Considero que este Gobierno está pagando su inexperiencia, pero sobre todo su falta de institucionalidad partidaria, que, como he señalado, es uno más de los problemas de nuestro Perú. Me temo que el tema de la corrupción saltará de cuando en cuando, porque es evidente a estas alturas que Gana Perú no es la excepción a la clase política peruana. Por otro lado, preveo disputas de poder a nivel del Gabinete Ministerial. Recordemos que el gobierno de Fujimori se consideró también como un triunfo sobre la derecha y se inició igualmente con una composición variopinta, pero al final la derecha terminó manejando el país, como ya comenté. Hoy el Perú es un poco más fuerte institucionalmente, sobre todo a nivel de las organizaciones de vanguardia (defensores de los derechos humanos, del medio ambiente, etcétera). Ojalá que puedan ser un verdadero contrapeso al poder económico y de los medios de comunicación. A estas alturas, ya sabemos que les pueden ganar las elecciones, pero, como nos lo dice la historia, eso no basta.

Hay dos temas adicionales.

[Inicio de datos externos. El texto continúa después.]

**src/rtl/ic_dport_mh.sv**
```systemverilog
// ic_dport_mh: debug-port interconnect between the DMI and up to CPU_MAX harts.
// Holds the hart-selection registers, fans each DMI request out to its target
// harts one at a time (lowest index first) and merges their responses.
module ic_dport_mh #(
    parameter int CPU_MAX   = 4,
    parameter int ADDR_BITS = 12,
    parameter int DATA_BITS = 64,
    localparam int HSB      = (CPU_MAX > 1) ? $clog2(CPU_MAX) : 1
) (
    input  logic                          i_clk,
    input  logic                          i_nrst,
    input  logic                          i_hartsel_we,
    input  logic [HSB-1:0]                i_hartsel,
    input  logic                          i_hasel,
    input  logic                          i_hawindow_we,
    input  logic [CPU_MAX-1:0]            i_hawindow,
    input  logic [CPU_MAX-1:0]            i_available,
    output logic [HSB-1:0]                o_hartsel,
    output logic [CPU_MAX-1:0]            o_hawindow,
    input  logic                          i_req_valid,
    output logic                          o_req_ready,
    input  logic                          i_req_write,
    input  logic [ADDR_BITS-1:0]          i_req_addr,
    input  logic [DATA_BITS-1:0]          i_req_wdata,
    output logic                          o_resp_valid,
    input  logic                          i_resp_ready,
    output logic [DATA_BITS-1:0]          o_resp_rdata,
    output logic                          o_resp_error,
    output logic [CPU_MAX-1:0]            o_dport_req_valid,
    input  logic [CPU_MAX-1:0]            i_dport_req_ready,
    output logic                          o_dport_write,
    output logic [ADDR_BITS-1:0]          o_dport_addr,
    output logic [DATA_BITS-1:0]          o_dport_wdata,
    input  logic [CPU_MAX-1:0]            i_dport_resp_valid,
    output logic [CPU_MAX-1:0]            o_dport_resp_ready,
    input  logic [CPU_MAX*DATA_BITS-1:0]  i_dport_rdata,
    input  logic [CPU_MAX-1:0]            i_dport_resp_error
);

    typedef enum logic [1:0] {
        ST_IDLE  = 2'd0,
        ST_ISSUE = 2'd1,
        ST_WAIT  = 2'd2,
        ST_RESP  = 2'd3
    } state_t;

    state_t                 state_q, state_d;
    logic [HSB-1:0]         hartsel_q, hartsel_d;
    logic                   hasel_q, hasel_d;
    logic [CPU_MAX-1:0]     hawindow_q, hawindow_d;
    logic [CPU_MAX-1:0]     mask_q, mask_d;
    logic [HSB-1:0]         cur_q, cur_d;
    logic                   err_q, err_d;
    logic [DATA_BITS-1:0]   rdata_q, rdata_d;
    logic                   write_q, write_d;
    logic [ADDR_BITS-1:0]   addr_q, addr_d;
    logic [DATA_BITS-1:0]   wdata_q, wdata_d;

    logic [CPU_MAX-1:0]     sel_onehot;
    logic [CPU_MAX-1:0]     cur_onehot;
    logic [CPU_MAX-1:0]     tgt_mask;
    logic [CPU_MAX-1:0]     mask_left;
    logic                   cur_req_ready;
    logic                   cur_resp_valid;
    logic                   cur_resp_error;
    logic [DATA_BITS-1:0]   cur_rdata;

    // Index of the lowest set bit; harts are always served in ascending order.
    function automatic logic [HSB-1:0] lowest_bit(input logic [CPU_MAX-1:0] m);
        lowest_bit = '0;
        for (int k = CPU_MAX - 1; k >= 0; k--) begin
            if (m[k]) lowest_bit = HSB'(k);
        end
    endfunction

    // Decode hartsel and the current hart into one-hot form and mux that hart's handshake inputs.
    always_comb begin
        sel_onehot     = '0;
        cur_onehot     = '0;
        cur_req_ready  = 1'b0;
        cur_resp_valid = 1'b0;
        cur_resp_error = 1'b0;
        cur_rdata      = '0;
        for (int k = 0; k < CPU_MAX; k++) begin
            if (int'(hartsel_q) == k) sel_onehot[k] = 1'b1;
            if (int'(cur_q) == k) begin
                cur_onehot[k]  = 1'b1;
                cur_req_ready  = i_dport_req_ready[k];
                cur_resp_valid = i_dport_resp_valid[k];
                cur_resp_error = i_dport_resp_error[k];
                cur_rdata      = i_dport_rdata[k*DATA_BITS +: DATA_BITS];
            end
        end
        tgt_mask = ((i_req_write && hasel_q) ? (hawindow_q | sel_onehot) : sel_onehot) & i_available;
    end

    // Selection registers load whenever their write-enable is high, regardless of FSM state.
    always_comb begin
        hartsel_d  = i_hartsel_we  ? i_hartsel  : hartsel_q;
        hasel_d    = i_hartsel_we  ? i_hasel    : hasel_q;
        hawindow_d = i_hawindow_we ? i_hawindow : hawindow_q;
    end

    // Transaction sequencer: latch request, walk the target mask one hart at a time, then respond.
    always_comb begin
        state_d   = state_q;
        mask_d    = mask_q;
        cur_d     = cur_q;
        err_d     = err_q;
        rdata_d   = rdata_q;
        write_d   = write_q;
        addr_d    = addr_q;
        wdata_d   = wdata_q;
        mask_left = mask_q & ~cur_onehot;
        case (state_q)
            ST_IDLE: begin
                if (i_req_valid) begin
                    write_d = i_req_write;
                    addr_d  = i_req_addr;
                    wdata_d = i_req_wdata;
                    mask_d  = tgt_mask;
                    rdata_d = '0;
                    err_d   = 1'b0;
                    if (tgt_mask == '0) begin
                        err_d   = 1'b1;
                        state_d = ST_RESP;
                    end else begin
                        cur_d   = lowest_bit(tgt_mask);
                        state_d = ST_ISSUE;
                    end
                end
            end
            ST_ISSUE: begin
                if (cur_req_ready) state_d = ST_WAIT;
            end
            ST_WAIT: begin
                if (cur_resp_valid) begin
                    err_d  = err_q | cur_resp_error;
                    if (!write_q) rdata_d = cur_rdata;
                    mask_d = mask_left;
                    if (mask_left == '0) begin
                        state_d = ST_RESP;
                    end else begin
                        cur_d   = lowest_bit(mask_left);
                        state_d = ST_ISSUE;
                    end
                end
            end
            ST_RESP: begin
                if (i_resp_ready) state_d = ST_IDLE;
            end
            default: state_d = ST_IDLE;
        endcase
    end

    // State and datapath registers with synchronous active-low reset.
    always_ff @(posedge i_clk) begin
        if (!i_nrst) begin
            state_q    <= ST_IDLE;
            hartsel_q  <= '0;
            hasel_q    <= 1'b0;
            hawindow_q <= '0;
            mask_q     <= '0;
            cur_q      <= '0;
            err_q      <= 1'b0;
            rdata_q    <= '0;
            write_q    <= 1'b0;
            addr_q     <= '0;
            wdata_q    <= '0;
        end else begin
            state_q    <= state_d;
            hartsel_q  <= hartsel_d;
            hasel_q    <= hasel_d;
            hawindow_q <= hawindow_d;
            mask_q     <= mask_d;
            cur_q      <= cur_d;
            err_q      <= err_d;
            rdata_q    <= rdata_d;
            write_q    <= write_d;
            addr_q     <= addr_d;
            wdata_q    <= wdata_d;
        end
    end

    assign o_hartsel          = hartsel_q;
    assign o_hawindow         = hawindow_q;
    assign o_req_ready        = (state_q == ST_IDLE);
    assign o_resp_valid       = (state_q == ST_RESP);
    assign o_resp_error       = (state_q == ST_RESP) && err_q;
    assign o_resp_rdata       = ((state_q == ST_RESP) && !err_q && !write_q) ? rdata_q : '0;
    assign o_dport_req_valid  = (state_q == ST_ISSUE) ? cur_onehot : '0;
    assign o_dport_resp_ready = (state_q == ST_WAIT)  ? cur_onehot : '0;
    assign o_dport_write      = write_q;
    assign o_dport_addr       = addr_q;
    assign o_dport_wdata      = wdata_q;

endmodule
```
**config.mk**
```make
export PLATFORM = sky130hd
export DESIGN_NAME = ic_dport_mh
export DESIGN_NICKNAME = d
export VERILOG_FILES = /design/src/rtl/ic_dport_mh.sv
export SDC_FILE = /design/constraint.sdc
export NUM_CORES = 1
export LEC_CHECK = 0
export CAP_MARGIN = 10
export CELL_PAD_IN_SITES_DETAIL_PLACEMENT = 1
export CELL_PAD_IN_SITES_GLOBAL_PLACEMENT = 2
export CORE_AREA = 2 2 202 204
export DETAILED_ROUTE_END_ITERATION = 16
export DIE_AREA = 0 0 204 206
export DONT_BUFFER_PORTS = 1
export MAX_ROUTING_LAYER = met4
export PLACE_DENSITY_LB_ADDON = 0.15
export SLEW_MARGIN = 40
export SYNTH_ARGS = -nofsm -noshare
export SYNTH_HDL_FRONTEND = slang
export SYNTH_SLANG_ARGS = --single-unit
```
**constraint.sdc**
```tcl
create_clock -name i_clk -period 2.36 [get_ports i_clk]
set_input_delay 0.236 -clock i_clk [delete_from_list [all_inputs] [get_ports i_clk]]
set_output_delay 0.236 -clock i_clk [all_outputs]
set_load 0.05 [all_outputs]
```
==> results of run 1 <==
flip-flops by register name (all words and copies together) (netlist names):
| name | count |
|---|---|
| o_dport_wdata | 64 |
| rdata_q | 64 |
| o_dport_addr | 12 |
| mask_q | 4 |
| o_hawindow | 4 |
| cur_q | 2 |
| o_hartsel | 2 |
| state_q | 2 |
| err_q | 1 |
| hasel_q | 1 |
| o_dport_write | 1 |
cells by family after synthesis:
kind of cell / after synthesis
AO/OA/AOI/OAI: 170
buffers and inverters: 83
flip-flops: 157
multiplexers: 82
AND/OR/NAND/NOR: 407
path summary, 6_finish.rpt:
path                              startpoint                to  slack, ns  cells after the start
worst max-delay path              state_q[0]  o_resp_rdata[10]       0.11                      6
worst min register to register   rdata_q[29]       rdata_q[29]       0.45                      2
worst min-delay path            i_resp_ready        state_q[0]       0.02                      3
worst max register to register    state_q[1]  o_dport_wdata[7]       0.22                      7
power by group through the flow:
stage	combinational, mW	clock [mW]	sequential (mW)
final	1.59	2.82	3.39
after global routing	1.77	3.06	3.41
after CTS	1.62	2.95	3.39
after detailed placement	1.30	0	3.45
after global placement	1.30	0	3.45
after floorplan	0.877	0	3.41
cell type report:
| cell class | count | share of cell area [%] |
|---|---|---|
| timing repair buffer | 219 | 20.1 |
| sequential | 157 | 27.0 |
| clock buffer | 17 | 3.63 |
| multi-input combinational | 659 | 42.3 |
| clock inverter | 15 | 1.28 |
| tap | 532 | 5.69 |
| antenna | 3 | 0.0641 |
layout by cell type (no fill, tap or decap), drive strengths merged, types with 14 or more instances in the layout:
master,count
and2,67
dfxtp,157
nand2,229
buf,58
dlygate4sd3,161
clkbuf,17
a21boi,145
mux2i,14
nor2,14
nand3,65
mux4,66
per-layer routing:
layer	vias up	GRT usage, %	part of all wire [%]
li1	3448	-	-
met1	3557	18.4	41
met2	298	26.6	48
met3	35	5.36	8.8
met4	0	5.75	2.3
met5	-	-	0
worst max-delay path, cell delays in order (launching register included):
cell,delay [ns]
dfxtp_4,0.37
buf_6,0.12
and2_1,0.16
nor3b_4,0.23
buf_12,0.15
buf_16,0.16
and2_2,0.34
what timing repair did:
item / in CTS / in global routing
endpoints found under the setup margin: 64 / 100
gates resized for setup: 3 / 33
setup buffers: 1 / 0
hold endpoints to repair: 157 / 0
gates cloned: 1 / 0
hold buffers: 162 / 0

El primero: como ya hemos podido notar con los recientes sucesos de Andahuaylas, al Gobierno se le viene la presión de su “ala izquierda” reclamando que se haga lo inviable o lo indebido, y que habrá movilizaciones, paros y agitación social. Sin un proyecto claro y capacidad de generar consensos nacionales, el Gobierno será minado por la derecha y por la izquierda, por encima y por debajo de la línea de flotación.

El segundo: es indispensable tener gerentes en los lugares claves para la inclusión social, pero no se nota esa tendencia en salud, seguridad social, ni en la parte más ejecutiva del sector Educación. Si los proyectos no se ponen en marcha, es probable que al Gobierno le pase lo mismo que a Susana Villarán: antes del año de gestión, pasará del 60% de aprobación al 25% o menos, haciendo complicada la gobernabilidad, y el país y la democracia estarán en riesgo de que reaparezcan las alternativas más retrógradas.

Quiero terminar planteando un asunto muy específico y técnico vinculado a mi especialidad profesional, pero en el que se están jugando los intereses de los ciudadanos que contratan seguros frente al poder económico y que de alguna manera mostrarán hacia qué lado se inclina la balanza. Hace muy poco tiempo el congresista Javier Bedoya de Vivanco rescató y presentó un Proyecto de Ley de Contrato de Seguros que fue preparado a fines del gobierno de Toledo por una comisión de la que formé parte y que se había quedado refundido en el olvido, porque había y hay interesados en preservar el statu quo, que es el Código de Comercio de 1902, inspirado en el español de medio siglo antes, es decir, que es como si no hubiera nada. El proyecto que indiqué está actualmente en las comisiones de Justicia y Economía. Esperemos que esta vez vea la luz, aunque ya tengo noticias de que entre las sombras se mueve gente para tratar de encarpetarlo otra vez.

*El autor es Abogado, magíster en Derecho de la Integración y en Derecho Constitucional, Master of Business Administration (MBA), graduado en Lingüística y Literatura, además de en Filosofía, en que también es magíster. Es fundador y Director Ejecutivo del Observatorio de Cumplimiento de Planes de Gobierno, profesor universitario, árbitro de la Cámara de Comercio y conferencista. Publica habitualmente en revistas jurídicas y en los principales diarios de Lima. Asimismo, es Presidente y Director de varias entidades del sistema asegurador; y miembro de diversas asociaciones y colegios profesionales. Director Ejecutivo del Observatorio de Cumplimiento de Planes de Gobierno.